Is there a PyPI release likely?
jace opened this issue · 8 comments
It'll be nice to be able to do pip install stpyv8
.
Totally agree with you. But that's really complicated for multiple reasons. The first is that we need to compile Google V8 to generate the binary wheel. And this step is platform dependant. Moreover STPyV8 itself makes use of libboost and this further complicates thinking about a single workflow for that. But be aware there's something we already provide to ease the pain.
The easiest way to install STPyV8 is to use one of the Python wheels provided at https://github.com/cloudflare/stpyv8/releases. The wheels are automatically generated using Github Actions and multiple platforms and Python versions are already supported, with others planned for the future.
Each release zip file contains the ICU data file icudtl.dat and the wheel itself. First of all you should copy icudtl.data to the STPyV8 ICU data folder (Linux: /usr/share/stpyv8, MacOS: /Library/Application Support/STPyV8/) and then install/upgrade STPyV8 using pip.
So installing on MacOS is just a matter of executing the following steps
$ unzip stpyv8-macos-10.15-python-3.9.zip
Archive: stpyv8-macos-10.15-python-3.9.zip
inflating: stpyv8-macos-10.15-3.9/icudtl.dat
inflating: stpyv8-macos-10.15-3.9/stpyv8-9.9.115.8-cp39-cp39-macosx_10_15_x86_64.whl
$ cd stpyv8-macos-10.15-3.9
$ sudo mv icudtl.dat /Library/Application\ Support/STPyV8
$ sudo pip install --upgrade stpyv8-9.9.115.8-cp39-cp39-macosx_10_15_x86_64.whl
Processing ./stpyv8-9.9.115.8-cp39-cp39-macosx_10_15_x86_64.whl
Installing collected packages: stpyv8
Successfully installed stpyv8-9.9.115.8
Unfortunately if no wheels are provided for your platform and Python version you are required to build STPyV8.
I'm looking for a way to put this in a setup script or Makefile for my repo so that I can get my builds into CI.
My use case is integration tests for a Flask app — they'll run much faster and more reliably if I can use test_client.get(path)
and put it in a JS context with STPyV8 and make the assertions, instead of calling out to a webdriver.
Maybe I'll try and see if it's reliable enough to submit here.

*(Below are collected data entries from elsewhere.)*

--- src/rtl/stream_width_down.sv ---
// Registered wide-to-narrow stream downsizer: one InBits word in, up to
// Ratio OutBits beats out, with partial final words and packet last flag.
module stream_width_down #(
    parameter int InBits   = 32,
    parameter int OutBits  = 8,
    parameter int MsbFirst = 1,
    localparam int Ratio   = InBits / OutBits,
    localparam int CntBits = $clog2(Ratio)
) (
    input  logic               clk,
    input  logic               rst,
    input  logic               in_valid,
    output logic               in_ready,
    input  logic [InBits-1:0]  in_data,
    input  logic               in_last,
    input  logic [CntBits-1:0] in_beats,
    output logic               out_valid,
    input  logic               out_ready,
    output logic [OutBits-1:0] out_data,
    output logic               out_last
);

    logic [InBits-1:0]  sh;
    logic [CntBits-1:0] rem;
    logic               lastf;
    logic               busy;
    logic               load;
    logic               advance;
    logic               final_taken;

    // Non-power-of-2 ratios leave encodings above Ratio-1 reachable; fold them down.
    function automatic logic [CntBits-1:0] clamp_beats(input logic [CntBits-1:0] beats);
        if (int'(beats) > Ratio - 1) begin
            return CntBits'(Ratio - 1);
        end
        return beats;
    endfunction

    // Move the next slice to the emitted end, zero-filling the vacated bits.
    function automatic logic [InBits-1:0] shift_word(input logic [InBits-1:0] word);
        if (MsbFirst != 0) begin
            return word << OutBits;
        end
        return word >> OutBits;
    endfunction

    assign in_ready    = ~busy | (out_ready & (rem == '0));
    assign load        = in_valid & in_ready;
    assign advance     = busy & out_ready & (rem != '0);
    assign final_taken = busy & out_ready & (rem == '0);

    assign out_valid = busy;
    assign out_last  = busy & lastf & (rem == '0);

    generate
        if (MsbFirst != 0) begin : g_msb
            assign out_data = sh[InBits-1 -: OutBits];
        end else begin : g_lsb
            assign out_data = sh[OutBits-1:0];
        end
    endgenerate

    // A load in the final-beat cycle takes priority, so consecutive words
    // stream with no idle cycle between them.
    always_ff @(posedge clk) begin
        if (rst) begin
            sh    <= '0;
            rem   <= '0;
            lastf <= 1'b0;
            busy  <= 1'b0;
        end else if (load) begin
            sh    <= in_data;
            rem   <= clamp_beats(in_beats);
            lastf <= in_last;
            busy  <= 1'b1;
        end else if (advance) begin
            sh  <= shift_word(sh);
            rem <= rem - CntBits'(1);
        end else if (final_taken) begin
            busy <= 1'b0;
        end
    end

endmodule

--- config.mk ---
export PLATFORM = sky130hd
export DESIGN_NAME = stream_width_down
export DESIGN_NICKNAME = d
export VERILOG_FILES = /design/src/rtl/stream_width_down.sv
export SDC_FILE = /design/constraint.sdc
export NUM_CORES = 1
export LEC_CHECK = 0
export ABC_AREA = 1
export CORE_ASPECT_RATIO = 1.5
export CORE_UTILIZATION = 37
export DETAILED_ROUTE_END_ITERATION = 8
export PLACE_DENSITY = 0.72
export SLEW_MARGIN = 5
export SYNTH_ARGS = -nofsm -noshare
export SYNTH_HDL_FRONTEND = slang
export SYNTH_SLANG_ARGS = --single-unit
--- constraint.sdc ---
create_clock -name clk -period 3.6 [get_ports clk]
set_input_delay 0.36 -clock clk [delete_from_list [all_inputs] [get_ports clk]]
set_output_delay 0.36 -clock clk [all_outputs]
set_load 0.05 [all_outputs]
* Yosys cells after proc, flatten, opt, wreduce, memory -nomap -nowiden
Index checks and enable logic that the tools add are counted.
Operators by class: add/subtract/negate cells 1, multipliers 0, divide/modulo/power cells 0, order comparisons 0, eq/ne operators 1, shifts and indexed selects 0, muxes and demuxes 11, bitwise gates (word level) 9, reductions and logical operators 5
Operator list (count):
- $mux 32 | 3
- $and 1x1->1 | 7
- $mux 1 | 6
- $reduce_bool 2->1 | 3
- $mux 2 | 2
- $logic_not 2->1 | 1
- $ne 2x2->1 const B | 1
- $reduce_and 2->1 | 1
- $sub 2x1->2 const B | 1
- $not 1->1 | 1
- $or 1x1->1 | 1
Word-level totals: register bits after elaboration 36, bits in latches 0, bits in writable memories 0, bits in read-only memories 0, input port bits 39, output and inout bits 11, logic and storage cells 31, memories 0

* Depth between registers and ports, before layout
Gate-level depths: netlist (run 1).
word-level depth 9, depth in mapped cells 10, mapped depth without buffers 8

* Worst setup path before layout (run 1)
OpenSTA, ideal clock, no wires.
path type reg-to-output, start register busy (netlist: out_valid), end output out_last, data arrival time 1.414 ns, data required time 3.240 ns, slack 1.826 ns, cell stages (with the launch flop) 3, buffers on the path 0, cell sequence dfxtp_1 nand2_1 nor2_1
On the way: word-level cells in the longest chain between the ends 2
RTL lines:
- start, declared | line 26 | logic busy;
- start signal, assigned | line 70 | busy <= 1'b0;
- start signal, assigned | line 75 | busy <= 1'b1;
- start signal, assigned | line 80 | busy <= 1'b0;
- $and 1x1->1 (2 in a row) | line 53 | assign out_last = busy & lastf & (rem == '0);
- end, declared | line 20 | output logic out_last
No other way between the ends.

* Worst setup path in the final report (run 1)
start register rem[0], end output in_ready
On the way: word-level cells in the longest chain between the ends 3
RTL lines:
- start, declared | line 24 | logic [CntBits-1:0] rem;
- start signal, assigned | line 73 | rem <= clamp_beats(in_beats);
- start signal, assigned | line 78 | rem <= rem - CntBits'(1);
- $logic_not 2->1 | line 47 | assign in_ready = ~busy | (out_ready & (rem == '0));
- $and 1x1->1 | line 47
- $or 1x1->1 | line 47
- end, declared | line 13 | output logic in_ready,
No other way between the ends.

==> metrics.md, run 1 <==
| Metric | Value |
|---|---|
| Outcome | finished, final reports clean |
| Effective utilization at floorplan | about two fifths |
| Synthesis-to-finish area growth | 27.07% |
| Slowest stage delay, CP | 0.84 ns |
| Non-filler cells, final | 360 |
| Global-route wire length before repair | around 7100 um |
| Register bit total from synthesis | 36 |
| Worst-Margin Slew | between 0.8 and 0.9 ns |
| Mapped Nets | 302 |
| Drt total wl | just over 4000 um |
| Crit path arrival time | around 2 ns |
| Initial antenna violation count | 0 |
| Postcts setup bufs | 0 |
| Layout Nets | roughly 330 |
| Hold Crit Class | flop to flop |
| Drt wl/cell | around 11 um |
| WP buf/inv | 2 |
| Reg clk slew, reported paths | 0.07 ns |
| Detail Route Antenna Nets | 0 |
| Vias in the first global route | 1672 |
| Met3 usage | just over 4% |
| Unique cell type count in the Yosys netlist | 18 |
| Critical Path RT | roughly 3.2 ns |
| FF-to-FF path depth | 8 |
| Area share of the largest cell type after synthesis | between 30% and 40% |
| Fmax | 421.1 MHz |
| Most common cell after layout, fill and taps aside | nand2_1 |
| Leak | ~0.97 nW |
| Final setup vio count | 0 |
| M1 GR Usage | roughly a fifth |
| CP Class | flop to primary output |
| Syn Area/Cell | approximately 7.3 um2 |
| Initial drt markers | 87 |
| Clock Skew | between 0.004 and 0.005 ns |
| CTS root buf | clkbuf_8 |
| Peak supply drop | between 0.2 and 0.25 mV |
| Period utilisation layout | 65.97% |
| Slowest CP cell | clkdlybuf4s50_1 |
| Synth top area cells | dfxtp_1 38%, nand2_1 15%, nand3_1 11%, a21oi_1 7.1%, nand3b_1 5.1% |
| Final slew viol count | 0 |
| CP Launch Type | flop |
| CP Capture Type | primary output |
| Final Hold Fails | 0 |
| Max Cap Viol | 0 |
| Die area | between 0.005 and 0.006 mm2 |
| CTS max path bufs | 2 |
| I/O pin cnt | 50 |
| Routability cong. | 0.7431 |
| First drt pass iteration count | 4 |
| Clk sinks | 36 |
| Cells resized by post-CTS repair | 0 |
| Leading area contributor after synthesis | dfxtp_1 |
| Number of cells on the critical path | 5 |
| WHS Path Cells | 2 |
| DRC Markers | 0 |
| Largest net degree at the start of global routing | between 50 and 60 |
| Max-Slew Margin vs Limit | a little over two fifths |
| CP top delay family | buffers and inverters |
| Critical path, cell by cell | inv_1 > ha_1 > nand2_1 > nand2_2 > clkdlybuf4s50_1 |
| Clk_lat worst skew | between 0.2 and 0.3 ns |
| Cells after synthesis | 262 |
| Setup TNS | 0 ns |
| Final design utilization | ~50% |
| Register area share after synthesis | between 30% and 40% |
| DIE HEIGHT | roughly 90 um |
| Yosys warning count | 0 |
| Area of the mapped netlist | between 0.0015 and 0.002 mm2 |
| Via Count | approximately 1700 |
| Met2 usage | 29.12% |
| CTS tree | built |
| Row count | 31 |
| Die Wd | between 60 and 70 um |
| Number of buffers created by CTS | 5 |
| RSZ-0062 raised after global routing | no |
| # diodes | 0 |
| Total Routing Usage GR | roughly 17% |
| Hold buffer count at CTS | 0 |
| Cell Pwr Density | between 400 and 500 mW/mm2 |
| Detailed Place HPWL | 2664 um |
| CORE AREA | slightly below 0.005 mm2 |
| GRT overflow | 0 |
| H-tree levels | 2 |
| Vias/cell | about 4.8 |
| Crit path time final | roughly 2.4 ns |
| Placed Instances | ~350 |
| Most frequent cells in the layout | 78 x nand2_1, 49 x clkdlybuf4s50_1, 42 x nand3_1 |
| Worst Path Max Fanout | 11 |
| GRT busiest layer | met2 |
| Port buffer count | 49 |
| Layout cells sized above 1 | between 10% and 20% |
-- synthesized netlist by cell type, drive strengths merged --
cell type and count:
buf 23, nor2 2, nand3 47, dfxtp 36
clkinv 1, inv 18, clkbuf 5, nand3b 13
ha 1, nand2 80, a21oi 36
-- tightest hold or removal path, stage by stage, from the launching register on --
cell and delay (ns):
dfxtp_1 0.31, nand3_1 0.07, a21oi_1 0.05
-- cells by family (layout without fill, tap and decap cells) --
kind of cell	count (synthesis)	count (layout)	share of synthesized area (%)
AO/OA/AOI/OAI	36	36	11.24
adder cells (fa/ha/maj)	1	1	0.6569
buffers and inverters	47	79	14.65
flip-flops	36	36	37.84
AND/OR/NAND/NOR	142	142	35.61
-- where the power goes --
group / internal (mW) / total, mW / switching (mW)
Clock: 0.244 / 0.387 / 0.143
Sequential: 0.429 / 0.445 / 0.0157
Combinational: 0.0935 / 0.213 / 0.119
Total: 0.767 / 1.04 / 0.278
-- cell type report --
type	instances	area (um2)
inverter	19	72.57
clock buffer	7	96.34
sequential	36	720.7
multi-input combinational	179	904.6
clock inverter	1	30.03
timing repair buffer	52	513.0
fill	518	2467
tap	66	82.58
-- through the flow --
stage / setup slack [ns] / cell area, um2 / hold slack (ns) / total power [mW]
global route: 1.087 / 2420 / 0.5000 / 1.093
detailed placement: 1.257 / 2293 / 0.4677 / 0.6670
CTS: 1.194 / 2420 / 0.4774 / 1.055
global placement: 1.304 / 2293 / 0.4608 / 0.6637
floorplan: 1.826 / 1904 / 0.4445 / 0.6073
finish: 1.225 / 2420 / 0.4833 / 1.045
-- path summary, 6_finish.rpt --
kind | startpoint | slack [ns] | end
setup / recovery | rem[0] | 1.23 | in_ready
hold / removal | sh[5] | 0.48 | sh[5]
setup reg to reg | rem[0] | 1.39 | sh[6]
hold reg to reg | sh[5] | 0.48 | sh[5]
-- sequential cells by signal, indices dropped and copies added (netlist names) --
name and cells:
sh 32, rem 2, lastf 1, out_valid 1
-- routing by layer --
layer	up-vias	wire length [um]	part of all wire, %
li1	899	-	-
met1	771	1919	47
met2	38	1967	48
met3	6	161	3.9
met4	0	68	1.7
met5	-	0	0
(Power assumes the default switching activity.)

IMHO this is something you can easily automate using the Python wheels. FYI I am the lead maintainer of Thug [1] which makes use of STPyV8. I suggest taking a look at how I perform tests. Maybe it could help you figure out a way to do that.
That is most useful, thanks! I had looked there previously and didn't see it in setup.py
, but didn't think to look in tox.ini
. I'll use that.
Have you heard of https://github.com/pypa/cibuildwheel? Would that not be of use for building wheels on lots of different platforms/versions?
@Gobot1234 unfortunately it's not so straightforward because of the boost dependency. The last time I took a look at it I realized that the image used to build a manylinux image was very old and the build used to fail. But I was taking a look at the manylinux_2_28 image right now and it seems very promising...
FYI #81 (comment)
It seems like a PyPI release is very close to happen. I performed a PyPI release of STPyV8 v12.0.267.15 just for testing and tested the generated artifacts on Linux (Ubuntu 20.04, Ubuntu 22.04, Debian 11 and Gentoo) and OSX 13. And everything works as expected. I have deleted the PyPI release because I ended up uploading some wrong artifacts during the code cleanup but, starting from the next STPyV8 release (this should happen on Jan. 23th according to Google V8 release schedule), we'll start enjoying PyPI releases. I will keep this issue open until that date just for tracking purposes.
UPDATE: A few minutes after I posted this comment V8 v12.0.267.16 was released. I thought it was perfect timing for a PyPI release and so I did [1]. Enjoy!